Aim of the exercise
In the entries below, find the string "most" and return each line holding it.

[Stored items]

■ ■ ■

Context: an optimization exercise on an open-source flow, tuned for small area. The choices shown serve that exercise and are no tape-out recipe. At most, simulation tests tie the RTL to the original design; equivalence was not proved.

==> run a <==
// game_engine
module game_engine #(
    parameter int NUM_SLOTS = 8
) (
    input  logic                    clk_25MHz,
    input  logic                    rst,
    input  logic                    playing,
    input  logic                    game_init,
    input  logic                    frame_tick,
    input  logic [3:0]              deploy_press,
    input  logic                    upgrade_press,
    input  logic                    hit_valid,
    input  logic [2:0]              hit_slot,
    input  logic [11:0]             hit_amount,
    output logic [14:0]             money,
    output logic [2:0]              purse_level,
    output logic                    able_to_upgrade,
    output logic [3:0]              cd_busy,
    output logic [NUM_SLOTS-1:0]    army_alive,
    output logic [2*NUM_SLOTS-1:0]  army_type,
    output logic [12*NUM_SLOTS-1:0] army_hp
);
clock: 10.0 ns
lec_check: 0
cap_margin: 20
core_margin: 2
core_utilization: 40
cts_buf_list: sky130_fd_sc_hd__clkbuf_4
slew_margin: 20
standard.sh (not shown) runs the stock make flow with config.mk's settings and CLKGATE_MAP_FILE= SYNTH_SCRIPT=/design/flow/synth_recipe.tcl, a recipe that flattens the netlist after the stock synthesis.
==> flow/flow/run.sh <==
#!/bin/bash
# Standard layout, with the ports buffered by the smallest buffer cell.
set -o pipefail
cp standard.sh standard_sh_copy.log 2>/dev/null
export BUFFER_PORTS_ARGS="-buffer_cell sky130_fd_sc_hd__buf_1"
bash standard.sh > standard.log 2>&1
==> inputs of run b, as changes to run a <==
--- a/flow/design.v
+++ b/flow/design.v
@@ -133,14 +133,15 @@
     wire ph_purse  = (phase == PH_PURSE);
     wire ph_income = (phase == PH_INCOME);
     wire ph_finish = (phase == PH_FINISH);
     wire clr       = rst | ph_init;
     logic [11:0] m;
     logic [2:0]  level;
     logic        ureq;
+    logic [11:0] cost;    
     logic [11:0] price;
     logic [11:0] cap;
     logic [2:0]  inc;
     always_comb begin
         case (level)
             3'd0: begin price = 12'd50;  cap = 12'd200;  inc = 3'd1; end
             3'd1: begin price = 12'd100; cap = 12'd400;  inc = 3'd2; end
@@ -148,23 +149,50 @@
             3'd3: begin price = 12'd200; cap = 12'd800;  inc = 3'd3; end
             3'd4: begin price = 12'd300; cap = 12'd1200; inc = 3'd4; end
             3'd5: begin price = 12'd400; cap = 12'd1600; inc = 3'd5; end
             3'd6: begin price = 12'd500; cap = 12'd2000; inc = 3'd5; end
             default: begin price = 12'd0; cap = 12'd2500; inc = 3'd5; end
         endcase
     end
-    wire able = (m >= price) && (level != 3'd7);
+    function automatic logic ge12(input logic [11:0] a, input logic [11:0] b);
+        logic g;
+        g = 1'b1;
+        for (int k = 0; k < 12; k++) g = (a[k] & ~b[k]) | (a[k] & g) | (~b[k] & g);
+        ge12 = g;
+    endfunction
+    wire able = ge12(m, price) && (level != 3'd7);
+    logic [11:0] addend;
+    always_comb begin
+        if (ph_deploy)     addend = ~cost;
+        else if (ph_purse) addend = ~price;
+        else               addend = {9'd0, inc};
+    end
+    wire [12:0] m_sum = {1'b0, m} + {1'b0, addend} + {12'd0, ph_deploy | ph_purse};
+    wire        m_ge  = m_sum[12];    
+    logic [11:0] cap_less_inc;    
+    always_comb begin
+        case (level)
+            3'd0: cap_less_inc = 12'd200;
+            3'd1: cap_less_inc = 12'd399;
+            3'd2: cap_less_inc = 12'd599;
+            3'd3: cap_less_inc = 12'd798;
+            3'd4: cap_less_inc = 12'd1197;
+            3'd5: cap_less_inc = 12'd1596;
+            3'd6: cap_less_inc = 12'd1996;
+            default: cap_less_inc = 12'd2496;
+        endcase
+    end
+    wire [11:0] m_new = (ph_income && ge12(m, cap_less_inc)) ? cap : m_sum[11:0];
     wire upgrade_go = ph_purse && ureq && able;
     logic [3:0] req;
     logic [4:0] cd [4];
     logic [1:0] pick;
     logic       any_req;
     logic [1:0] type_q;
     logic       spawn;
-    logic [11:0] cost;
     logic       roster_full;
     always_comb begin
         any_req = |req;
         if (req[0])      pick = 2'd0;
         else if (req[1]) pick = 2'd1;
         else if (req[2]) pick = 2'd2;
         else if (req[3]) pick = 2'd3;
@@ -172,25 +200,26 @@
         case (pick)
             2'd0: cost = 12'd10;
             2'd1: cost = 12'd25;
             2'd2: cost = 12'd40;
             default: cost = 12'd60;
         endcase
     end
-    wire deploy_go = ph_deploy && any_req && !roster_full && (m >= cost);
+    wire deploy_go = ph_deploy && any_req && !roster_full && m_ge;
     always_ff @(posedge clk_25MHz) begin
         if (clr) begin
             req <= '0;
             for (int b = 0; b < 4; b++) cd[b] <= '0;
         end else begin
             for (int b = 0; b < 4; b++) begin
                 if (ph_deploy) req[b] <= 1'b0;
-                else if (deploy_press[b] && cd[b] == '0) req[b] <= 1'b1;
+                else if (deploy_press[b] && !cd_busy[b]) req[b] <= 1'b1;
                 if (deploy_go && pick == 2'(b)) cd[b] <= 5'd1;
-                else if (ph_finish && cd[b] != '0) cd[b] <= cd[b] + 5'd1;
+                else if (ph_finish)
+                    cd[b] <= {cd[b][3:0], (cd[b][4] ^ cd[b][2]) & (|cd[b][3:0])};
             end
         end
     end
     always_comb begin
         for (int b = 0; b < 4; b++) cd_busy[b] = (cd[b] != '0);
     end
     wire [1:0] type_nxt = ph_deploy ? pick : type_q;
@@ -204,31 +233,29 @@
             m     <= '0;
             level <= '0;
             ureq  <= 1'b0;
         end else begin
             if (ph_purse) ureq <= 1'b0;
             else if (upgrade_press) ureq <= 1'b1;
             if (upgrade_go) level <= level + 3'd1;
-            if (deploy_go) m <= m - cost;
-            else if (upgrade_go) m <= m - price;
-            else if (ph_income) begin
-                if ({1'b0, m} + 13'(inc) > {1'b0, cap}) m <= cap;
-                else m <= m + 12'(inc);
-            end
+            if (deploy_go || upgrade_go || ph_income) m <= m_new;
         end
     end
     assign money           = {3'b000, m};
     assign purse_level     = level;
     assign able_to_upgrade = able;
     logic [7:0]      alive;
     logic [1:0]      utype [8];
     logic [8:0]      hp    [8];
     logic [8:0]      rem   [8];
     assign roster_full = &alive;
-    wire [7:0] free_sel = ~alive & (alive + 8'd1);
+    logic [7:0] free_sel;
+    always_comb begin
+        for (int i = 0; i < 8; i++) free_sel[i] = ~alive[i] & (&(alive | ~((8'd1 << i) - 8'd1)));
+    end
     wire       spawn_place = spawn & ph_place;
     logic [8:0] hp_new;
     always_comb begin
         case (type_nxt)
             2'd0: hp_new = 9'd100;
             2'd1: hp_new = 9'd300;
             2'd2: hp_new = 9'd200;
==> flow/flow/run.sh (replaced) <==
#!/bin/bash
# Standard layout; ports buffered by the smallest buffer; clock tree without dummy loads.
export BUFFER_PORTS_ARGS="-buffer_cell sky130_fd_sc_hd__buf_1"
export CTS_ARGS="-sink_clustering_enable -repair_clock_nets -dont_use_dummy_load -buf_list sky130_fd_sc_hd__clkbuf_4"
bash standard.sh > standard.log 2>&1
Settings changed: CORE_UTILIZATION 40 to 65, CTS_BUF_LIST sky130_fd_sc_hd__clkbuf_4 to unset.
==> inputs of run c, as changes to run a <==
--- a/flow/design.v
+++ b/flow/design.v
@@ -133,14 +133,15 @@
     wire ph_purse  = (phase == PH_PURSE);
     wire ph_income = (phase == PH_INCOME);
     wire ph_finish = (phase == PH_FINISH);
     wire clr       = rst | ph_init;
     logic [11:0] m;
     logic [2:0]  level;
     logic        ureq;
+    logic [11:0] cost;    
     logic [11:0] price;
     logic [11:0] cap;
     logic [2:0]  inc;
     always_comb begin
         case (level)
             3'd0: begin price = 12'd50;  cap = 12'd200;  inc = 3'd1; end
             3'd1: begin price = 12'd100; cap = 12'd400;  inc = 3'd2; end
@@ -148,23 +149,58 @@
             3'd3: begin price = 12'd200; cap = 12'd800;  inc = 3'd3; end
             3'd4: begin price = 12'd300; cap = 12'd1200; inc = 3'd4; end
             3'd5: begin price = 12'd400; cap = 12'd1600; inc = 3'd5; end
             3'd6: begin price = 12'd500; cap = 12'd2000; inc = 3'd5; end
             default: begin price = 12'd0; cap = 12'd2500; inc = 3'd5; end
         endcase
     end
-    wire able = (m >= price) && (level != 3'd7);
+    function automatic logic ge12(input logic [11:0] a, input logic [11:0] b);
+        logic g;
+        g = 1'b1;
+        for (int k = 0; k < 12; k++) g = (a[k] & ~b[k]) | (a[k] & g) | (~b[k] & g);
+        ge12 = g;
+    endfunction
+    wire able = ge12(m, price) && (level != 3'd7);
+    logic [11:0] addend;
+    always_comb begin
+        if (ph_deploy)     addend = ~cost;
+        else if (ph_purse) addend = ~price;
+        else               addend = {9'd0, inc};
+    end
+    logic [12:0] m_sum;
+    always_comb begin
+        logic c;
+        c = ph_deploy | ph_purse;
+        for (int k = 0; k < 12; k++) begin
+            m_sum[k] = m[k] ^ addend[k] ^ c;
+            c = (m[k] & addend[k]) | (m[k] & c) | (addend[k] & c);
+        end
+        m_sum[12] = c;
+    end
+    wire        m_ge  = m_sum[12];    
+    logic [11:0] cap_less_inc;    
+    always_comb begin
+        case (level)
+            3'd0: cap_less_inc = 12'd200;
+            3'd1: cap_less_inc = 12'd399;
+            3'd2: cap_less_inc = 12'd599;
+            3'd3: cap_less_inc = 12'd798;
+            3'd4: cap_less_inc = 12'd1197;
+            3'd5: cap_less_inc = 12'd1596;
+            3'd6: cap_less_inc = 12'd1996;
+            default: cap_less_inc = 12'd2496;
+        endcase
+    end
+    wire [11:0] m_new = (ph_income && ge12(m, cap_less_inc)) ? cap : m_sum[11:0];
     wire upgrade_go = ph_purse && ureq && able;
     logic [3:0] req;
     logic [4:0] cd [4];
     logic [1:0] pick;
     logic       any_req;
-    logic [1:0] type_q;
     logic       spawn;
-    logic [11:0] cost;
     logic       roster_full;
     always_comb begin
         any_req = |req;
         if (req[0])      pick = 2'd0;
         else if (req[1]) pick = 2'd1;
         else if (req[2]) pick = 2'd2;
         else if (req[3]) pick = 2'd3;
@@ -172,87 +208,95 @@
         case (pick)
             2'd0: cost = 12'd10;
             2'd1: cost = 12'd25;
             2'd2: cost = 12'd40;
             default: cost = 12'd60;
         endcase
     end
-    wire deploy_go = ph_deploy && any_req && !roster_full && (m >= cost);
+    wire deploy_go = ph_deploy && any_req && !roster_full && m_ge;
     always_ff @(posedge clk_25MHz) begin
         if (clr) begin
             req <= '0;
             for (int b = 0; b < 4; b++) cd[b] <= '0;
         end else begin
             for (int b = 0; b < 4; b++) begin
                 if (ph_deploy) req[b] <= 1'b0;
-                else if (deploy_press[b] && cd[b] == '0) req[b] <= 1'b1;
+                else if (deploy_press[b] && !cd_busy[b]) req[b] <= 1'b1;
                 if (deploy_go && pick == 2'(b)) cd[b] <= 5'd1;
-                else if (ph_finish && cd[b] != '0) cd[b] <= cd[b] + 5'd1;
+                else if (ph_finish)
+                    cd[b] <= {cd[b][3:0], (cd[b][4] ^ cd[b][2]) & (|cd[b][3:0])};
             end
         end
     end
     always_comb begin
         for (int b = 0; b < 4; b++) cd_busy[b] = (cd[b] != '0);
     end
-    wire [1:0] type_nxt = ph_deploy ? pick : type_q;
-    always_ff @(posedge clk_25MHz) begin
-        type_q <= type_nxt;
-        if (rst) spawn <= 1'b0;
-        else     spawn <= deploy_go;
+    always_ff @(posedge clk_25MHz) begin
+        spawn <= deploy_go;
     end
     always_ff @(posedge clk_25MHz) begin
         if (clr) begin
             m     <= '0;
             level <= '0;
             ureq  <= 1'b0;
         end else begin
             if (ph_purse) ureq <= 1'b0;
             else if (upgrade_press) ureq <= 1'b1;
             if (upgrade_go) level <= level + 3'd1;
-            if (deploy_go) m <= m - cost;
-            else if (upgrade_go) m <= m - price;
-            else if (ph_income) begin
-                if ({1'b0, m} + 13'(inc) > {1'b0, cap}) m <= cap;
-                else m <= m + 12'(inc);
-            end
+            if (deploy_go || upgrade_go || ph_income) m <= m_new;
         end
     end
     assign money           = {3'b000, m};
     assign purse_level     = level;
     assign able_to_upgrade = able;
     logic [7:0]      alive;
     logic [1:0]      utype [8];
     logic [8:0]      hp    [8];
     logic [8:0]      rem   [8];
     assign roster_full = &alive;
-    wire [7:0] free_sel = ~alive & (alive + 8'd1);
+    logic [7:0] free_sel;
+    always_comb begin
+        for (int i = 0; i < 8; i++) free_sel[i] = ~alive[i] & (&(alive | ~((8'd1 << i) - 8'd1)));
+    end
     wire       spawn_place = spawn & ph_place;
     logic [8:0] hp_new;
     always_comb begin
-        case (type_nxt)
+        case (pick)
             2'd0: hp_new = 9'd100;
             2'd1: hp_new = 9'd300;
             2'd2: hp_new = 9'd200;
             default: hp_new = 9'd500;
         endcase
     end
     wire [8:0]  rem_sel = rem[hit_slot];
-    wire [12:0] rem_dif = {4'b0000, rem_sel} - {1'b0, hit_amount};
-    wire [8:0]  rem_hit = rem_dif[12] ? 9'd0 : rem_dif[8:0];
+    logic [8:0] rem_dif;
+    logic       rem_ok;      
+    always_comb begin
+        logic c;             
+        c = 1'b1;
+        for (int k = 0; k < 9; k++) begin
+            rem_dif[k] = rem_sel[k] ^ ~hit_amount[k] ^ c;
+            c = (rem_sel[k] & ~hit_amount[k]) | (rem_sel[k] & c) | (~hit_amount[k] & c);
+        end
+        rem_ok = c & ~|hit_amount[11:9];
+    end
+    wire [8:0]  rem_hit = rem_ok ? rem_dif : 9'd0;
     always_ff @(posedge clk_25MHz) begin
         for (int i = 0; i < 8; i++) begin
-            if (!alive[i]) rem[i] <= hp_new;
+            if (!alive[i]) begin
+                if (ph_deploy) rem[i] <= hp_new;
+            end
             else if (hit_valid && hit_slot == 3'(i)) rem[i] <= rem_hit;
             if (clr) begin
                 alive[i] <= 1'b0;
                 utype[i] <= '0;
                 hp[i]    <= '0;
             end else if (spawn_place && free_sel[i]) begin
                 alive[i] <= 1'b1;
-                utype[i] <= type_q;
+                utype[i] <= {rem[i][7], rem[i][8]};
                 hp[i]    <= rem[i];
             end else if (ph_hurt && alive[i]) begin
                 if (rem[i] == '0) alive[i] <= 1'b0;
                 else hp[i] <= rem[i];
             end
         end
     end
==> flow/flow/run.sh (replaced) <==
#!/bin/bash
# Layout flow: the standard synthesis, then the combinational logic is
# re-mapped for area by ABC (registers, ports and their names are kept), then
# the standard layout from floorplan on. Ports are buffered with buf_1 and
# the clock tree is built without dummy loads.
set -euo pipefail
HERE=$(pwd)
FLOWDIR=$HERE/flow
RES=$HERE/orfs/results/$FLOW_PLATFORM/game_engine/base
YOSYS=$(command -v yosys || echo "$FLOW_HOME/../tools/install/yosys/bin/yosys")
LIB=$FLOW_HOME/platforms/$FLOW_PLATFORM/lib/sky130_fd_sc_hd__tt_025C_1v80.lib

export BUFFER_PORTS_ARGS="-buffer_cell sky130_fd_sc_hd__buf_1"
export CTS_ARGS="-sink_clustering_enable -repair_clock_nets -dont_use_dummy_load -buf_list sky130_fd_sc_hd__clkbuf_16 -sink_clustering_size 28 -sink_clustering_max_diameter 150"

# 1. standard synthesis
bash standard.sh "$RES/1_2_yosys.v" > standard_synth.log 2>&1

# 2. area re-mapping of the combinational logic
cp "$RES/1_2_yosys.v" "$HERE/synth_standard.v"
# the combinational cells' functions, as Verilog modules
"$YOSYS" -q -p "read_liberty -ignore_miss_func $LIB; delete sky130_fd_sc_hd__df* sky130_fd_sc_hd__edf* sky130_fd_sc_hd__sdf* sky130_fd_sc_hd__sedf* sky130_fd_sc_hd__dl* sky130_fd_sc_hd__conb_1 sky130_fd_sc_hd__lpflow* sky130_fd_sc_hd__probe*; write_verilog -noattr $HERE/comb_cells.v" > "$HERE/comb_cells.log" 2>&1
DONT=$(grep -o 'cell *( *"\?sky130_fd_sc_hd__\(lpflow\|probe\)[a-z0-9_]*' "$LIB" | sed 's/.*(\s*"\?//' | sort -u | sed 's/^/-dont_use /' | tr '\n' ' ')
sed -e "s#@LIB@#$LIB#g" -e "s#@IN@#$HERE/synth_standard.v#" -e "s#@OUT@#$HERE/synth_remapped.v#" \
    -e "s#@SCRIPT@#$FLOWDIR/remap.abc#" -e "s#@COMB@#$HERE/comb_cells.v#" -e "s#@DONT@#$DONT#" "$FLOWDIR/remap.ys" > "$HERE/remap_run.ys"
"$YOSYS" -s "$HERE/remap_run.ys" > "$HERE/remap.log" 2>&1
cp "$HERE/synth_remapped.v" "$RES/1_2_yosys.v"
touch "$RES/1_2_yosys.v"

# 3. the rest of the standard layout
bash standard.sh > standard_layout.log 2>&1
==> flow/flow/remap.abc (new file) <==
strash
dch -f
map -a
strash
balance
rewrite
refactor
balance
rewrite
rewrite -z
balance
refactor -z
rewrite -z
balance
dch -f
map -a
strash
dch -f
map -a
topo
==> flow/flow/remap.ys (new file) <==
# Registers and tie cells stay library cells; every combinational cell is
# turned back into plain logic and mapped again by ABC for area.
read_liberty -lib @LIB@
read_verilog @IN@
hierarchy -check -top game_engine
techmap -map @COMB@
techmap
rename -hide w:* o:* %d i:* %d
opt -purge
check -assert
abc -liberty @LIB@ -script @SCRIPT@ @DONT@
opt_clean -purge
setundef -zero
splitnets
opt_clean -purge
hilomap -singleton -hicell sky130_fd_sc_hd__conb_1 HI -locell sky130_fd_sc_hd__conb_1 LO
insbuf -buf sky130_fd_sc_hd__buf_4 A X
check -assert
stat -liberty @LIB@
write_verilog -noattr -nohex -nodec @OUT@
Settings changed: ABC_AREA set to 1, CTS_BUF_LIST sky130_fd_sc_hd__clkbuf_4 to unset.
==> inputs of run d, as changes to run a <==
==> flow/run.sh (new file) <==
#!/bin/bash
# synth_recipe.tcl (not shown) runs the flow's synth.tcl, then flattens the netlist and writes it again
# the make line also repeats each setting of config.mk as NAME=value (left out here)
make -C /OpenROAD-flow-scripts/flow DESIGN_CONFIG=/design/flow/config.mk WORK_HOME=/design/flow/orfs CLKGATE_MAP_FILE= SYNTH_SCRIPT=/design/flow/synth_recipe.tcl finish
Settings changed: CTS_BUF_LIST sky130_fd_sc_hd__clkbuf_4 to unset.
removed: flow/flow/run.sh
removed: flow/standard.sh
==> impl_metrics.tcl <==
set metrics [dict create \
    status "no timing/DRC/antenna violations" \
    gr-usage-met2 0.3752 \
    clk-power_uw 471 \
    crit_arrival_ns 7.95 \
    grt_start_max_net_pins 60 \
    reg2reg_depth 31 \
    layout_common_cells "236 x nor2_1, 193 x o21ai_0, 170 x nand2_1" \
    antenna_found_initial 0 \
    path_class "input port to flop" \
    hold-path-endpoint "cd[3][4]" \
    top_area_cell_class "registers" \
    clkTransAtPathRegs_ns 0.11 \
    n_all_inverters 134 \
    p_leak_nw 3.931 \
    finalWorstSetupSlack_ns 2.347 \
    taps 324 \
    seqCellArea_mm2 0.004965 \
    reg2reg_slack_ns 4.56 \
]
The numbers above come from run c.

■ ■ ■

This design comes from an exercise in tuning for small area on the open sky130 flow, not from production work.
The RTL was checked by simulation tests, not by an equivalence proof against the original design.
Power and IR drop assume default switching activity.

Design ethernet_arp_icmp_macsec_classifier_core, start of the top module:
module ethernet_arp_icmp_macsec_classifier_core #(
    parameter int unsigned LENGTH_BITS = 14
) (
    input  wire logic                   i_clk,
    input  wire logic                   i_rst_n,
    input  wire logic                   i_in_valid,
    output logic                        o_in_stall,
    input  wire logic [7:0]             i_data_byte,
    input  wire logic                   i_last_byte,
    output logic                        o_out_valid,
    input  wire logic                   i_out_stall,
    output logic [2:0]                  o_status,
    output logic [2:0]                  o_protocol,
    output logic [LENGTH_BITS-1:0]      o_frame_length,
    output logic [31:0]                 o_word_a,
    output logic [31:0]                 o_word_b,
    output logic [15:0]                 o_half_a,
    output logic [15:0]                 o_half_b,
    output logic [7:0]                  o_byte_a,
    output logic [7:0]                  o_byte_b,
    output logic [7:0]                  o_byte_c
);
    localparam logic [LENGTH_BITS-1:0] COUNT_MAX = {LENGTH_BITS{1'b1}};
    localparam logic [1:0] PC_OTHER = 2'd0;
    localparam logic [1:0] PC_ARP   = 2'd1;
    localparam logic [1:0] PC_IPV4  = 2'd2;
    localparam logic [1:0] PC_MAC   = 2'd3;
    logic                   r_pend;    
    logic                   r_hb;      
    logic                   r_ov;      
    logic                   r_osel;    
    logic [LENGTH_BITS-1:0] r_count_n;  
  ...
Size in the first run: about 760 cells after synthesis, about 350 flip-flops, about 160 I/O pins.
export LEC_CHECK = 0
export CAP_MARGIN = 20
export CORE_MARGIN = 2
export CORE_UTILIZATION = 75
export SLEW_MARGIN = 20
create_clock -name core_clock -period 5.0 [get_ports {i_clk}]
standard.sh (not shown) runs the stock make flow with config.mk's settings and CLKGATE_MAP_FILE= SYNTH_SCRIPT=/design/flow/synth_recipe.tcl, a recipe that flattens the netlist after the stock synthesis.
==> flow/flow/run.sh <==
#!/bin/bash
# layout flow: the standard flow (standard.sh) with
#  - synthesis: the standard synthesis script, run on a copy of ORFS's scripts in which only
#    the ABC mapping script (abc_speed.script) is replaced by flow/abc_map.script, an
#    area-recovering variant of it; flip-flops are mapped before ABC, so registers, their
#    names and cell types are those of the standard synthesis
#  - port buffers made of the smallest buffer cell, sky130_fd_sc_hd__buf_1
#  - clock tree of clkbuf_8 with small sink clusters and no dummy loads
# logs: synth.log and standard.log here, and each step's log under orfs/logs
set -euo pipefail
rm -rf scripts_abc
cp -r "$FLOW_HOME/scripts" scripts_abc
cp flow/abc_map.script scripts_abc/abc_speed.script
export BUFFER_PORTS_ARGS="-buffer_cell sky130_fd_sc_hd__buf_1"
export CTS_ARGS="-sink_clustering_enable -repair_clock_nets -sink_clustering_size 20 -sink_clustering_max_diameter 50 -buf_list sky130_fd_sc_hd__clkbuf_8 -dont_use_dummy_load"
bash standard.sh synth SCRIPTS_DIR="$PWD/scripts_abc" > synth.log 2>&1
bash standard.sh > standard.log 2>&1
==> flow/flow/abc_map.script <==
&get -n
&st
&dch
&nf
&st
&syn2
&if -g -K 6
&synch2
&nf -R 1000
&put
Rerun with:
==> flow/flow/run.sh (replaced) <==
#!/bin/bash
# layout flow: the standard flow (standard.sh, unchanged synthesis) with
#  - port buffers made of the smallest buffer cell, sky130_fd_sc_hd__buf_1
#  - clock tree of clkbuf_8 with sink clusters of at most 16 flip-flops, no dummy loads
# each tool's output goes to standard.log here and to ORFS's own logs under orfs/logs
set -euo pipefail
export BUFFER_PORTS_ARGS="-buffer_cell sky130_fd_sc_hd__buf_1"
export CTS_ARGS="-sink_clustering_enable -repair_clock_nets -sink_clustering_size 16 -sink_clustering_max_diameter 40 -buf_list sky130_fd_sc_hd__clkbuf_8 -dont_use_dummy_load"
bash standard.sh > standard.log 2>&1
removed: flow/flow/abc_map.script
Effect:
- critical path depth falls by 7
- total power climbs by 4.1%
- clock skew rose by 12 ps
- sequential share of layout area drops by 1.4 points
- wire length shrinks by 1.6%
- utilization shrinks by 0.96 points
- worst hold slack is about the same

■ ■ ■

Output for this exercise
Context: an optimization exercise on an open-source flow, tuned for small area. The choices shown serve that exercise and are no tape-out recipe. At most, simulation tests tie the RTL to the original design; equivalence was not proved.
#  - clock tree of clkbuf_8 with sink clusters of at most 16 flip-flops, no dummy loads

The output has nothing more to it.